Community members protest against gender-based violence and femicides during the sentencing of Lebohang Mofokeng in Palm Ridge on the East Rand yesterday. /Veli Nhlapo
Community members protest against gender-based violence and femicides during the sentencing of Lebohang Mofokeng in Palm Ridge on the East Rand yesterday. /Veli Nhlapo

A 30-year-old man has been handed a life sentence for the murder of a Unisa student and a municipal intern at her commune in the Vaal last year.

Lebohang Mofokeng was sentenced yesterday to life in prison for the murder of his ex-lover Jabulile Nhlapo, 21.

Nhlapo was a human resources intern at Emfuleni municipality and she had just enrolled for a bachelor of education degree with the University of South Africa.

Mofokeng shot Jabulile in the back of her head on May 8 last year. She died on the scene.

Yesterday, the South Gauteng High Court sitting in Palm Ridge magistrate's court found Mofokeng guilty of murder, theft, unlawful possession of a firearm and ammunition.

He was sentenced to five years' imprisonment for theft, four years for possession of a firearm and 18 months for possession of illegal ammunition.

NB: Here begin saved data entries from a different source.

[src/rtl/vip_scan_reduce.sv]
// Memory scanner/reducer: streams Len words from Base upward out of an async-read
// memory and reduces them to one signed Result (sum with saturation, max, min, argmax).
module vip_scan_reduce #(
  parameter int DATA_W = 32,
  parameter int ADDR_W = 10,
  parameter int ACC_W  = 42
) (
  input  logic              clk,
  input  logic              rst_n,
  input  logic              Start,
  input  logic [1:0]        Mode,
  input  logic [ADDR_W-1:0] Base,
  input  logic [ADDR_W:0]   Len,
  input  logic [DATA_W-1:0] Data,
  output logic              En,
  output logic [ADDR_W-1:0] Addr,
  output logic [DATA_W-1:0] Result,
  output logic              Finish,
  output logic              Busy,
  output logic              Ovf
);

  typedef enum logic [1:0] {IDLE, SCAN, DONE} state_t;
  typedef enum logic [1:0] {M_SUM = 2'b00, M_MAX = 2'b01, M_MIN = 2'b10, M_ARGMAX = 2'b11} mode_t;

  localparam logic signed [ACC_W-1:0] ACC_MAX = {{(ACC_W-DATA_W+1){1'b0}}, {(DATA_W-1){1'b1}}};
  localparam logic signed [ACC_W-1:0] ACC_MIN = {{(ACC_W-DATA_W+1){1'b1}}, {(DATA_W-1){1'b0}}};

  state_t                    r_state;
  mode_t                     r_mode;
  logic [ADDR_W:0]           r_cnt;
  logic signed [ACC_W-1:0]   r_acc;
  logic signed [DATA_W-1:0]  r_best;
  logic [ADDR_W-1:0]         r_best_addr;
  logic                      r_first;
  logic                      r_pend;

  logic signed [DATA_W-1:0]  w_data;
  logic signed [ACC_W-1:0]   w_data_ext;
  logic                      w_take;
  logic [DATA_W-1:0]         w_res;
  logic                      w_ovf;

  assign w_data     = $signed(Data);
  assign w_data_ext = {{(ACC_W-DATA_W){Data[DATA_W-1]}}, Data};

  // Min replaces on strictly smaller; max/argmax on strictly larger so ties keep the earlier address.
  assign w_take = r_first || ((r_mode == M_MIN) ? (w_data < r_best) : (w_data > r_best));

  // NOTE: every always_comb output gets a default first so no latch is inferred.
  always_comb begin
    w_res = '0;
    w_ovf = 1'b0;
    case (r_mode)
      M_SUM: begin
        if (r_acc > ACC_MAX) begin
          w_res = {1'b0, {(DATA_W-1){1'b1}}};
          w_ovf = 1'b1;
        end else if (r_acc < ACC_MIN) begin
          w_res = {1'b1, {(DATA_W-1){1'b0}}};
          w_ovf = 1'b1;
        end else begin
          w_res = r_acc[DATA_W-1:0];
        end
      end
      M_MAX, M_MIN: w_res = r_best;
      default:      w_res = {{(DATA_W-ADDR_W){1'b0}}, r_best_addr};
    endcase
  end

  // NOTE: sequential state uses non-blocking assignments only, so every register sees pre-edge values.
  always_ff @(posedge clk or negedge rst_n) begin
    if (!rst_n) begin
      r_state     <= IDLE;
      r_mode      <= M_SUM;
      r_cnt       <= '0;
      r_acc       <= '0;
      r_best      <= '0;
      r_best_addr <= '0;
      r_first     <= 1'b0;
      r_pend      <= 1'b0;
      En          <= 1'b0;
      Addr        <= '0;
      Result      <= '0;
      Finish      <= 1'b0;
      Busy        <= 1'b0;
      Ovf         <= 1'b0;
    end else begin
      // One-cycle finalise stage after the last word; a Start in the same cycle overrides it below.
      if (r_pend) begin
        Finish <= 1'b1;
        Result <= w_res;
        Ovf    <= w_ovf;
        r_pend <= 1'b0;
      end
      case (r_state)
        IDLE, DONE: begin
          if (Start) begin
            r_mode      <= mode_t'(Mode);
            Addr        <= Base;
            r_cnt       <= Len;
            r_acc       <= '0;
            r_best      <= '0;
            r_best_addr <= '0;
            r_first     <= 1'b1;
            Finish      <= 1'b0;
            Result      <= '0;
            Ovf         <= 1'b0;
            r_pend      <= (Len == '0);
            if (Len != '0) begin
              En      <= 1'b1;
              Busy    <= 1'b1;
              r_state <= SCAN;
            end else begin
              r_state <= DONE;
            end
          end
        end
        SCAN: begin
          r_acc   <= r_acc + w_data_ext;
          r_first <= 1'b0;
          if (w_take) begin
            r_best      <= w_data;
            r_best_addr <= Addr;
          end
          Addr  <= Addr + ADDR_W'(1);
          r_cnt <= r_cnt - (ADDR_W+1)'(1);
          if (r_cnt == (ADDR_W+1)'(1)) begin
            En      <= 1'b0;
            Busy    <= 1'b0;
            r_pend  <= 1'b1;
            r_state <= DONE;
          end
        end
        default: r_state <= IDLE;
      endcase
    end
  end

endmodule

The sentences will run concurrently with the life sentence.

Jabulile's mother Adeline Nhlapo, 43, broke down after the sentence, declaring that it is what she had wanted.

"I am crying because I am happy about the sentence that was passed," she said sobbing.

"There are a lot of cases that happened before and they ended nowhere.

"Today the law took its course and I'm happy."

Mofokeng apologised to Nhlapo during mitigation of sentence but the grieving mother would have none of it.

"I will never forgive Lebohang for what he did to my child. I was expecting a lot of things from Jabu but she was unable to realise her dreams.

"There is so much that she wanted to do for herself and her siblings," said the mother of three.

Handing down judgment, acting judge Herman Broodryk said one of the aggravating factors in the case was that the murder was premeditated.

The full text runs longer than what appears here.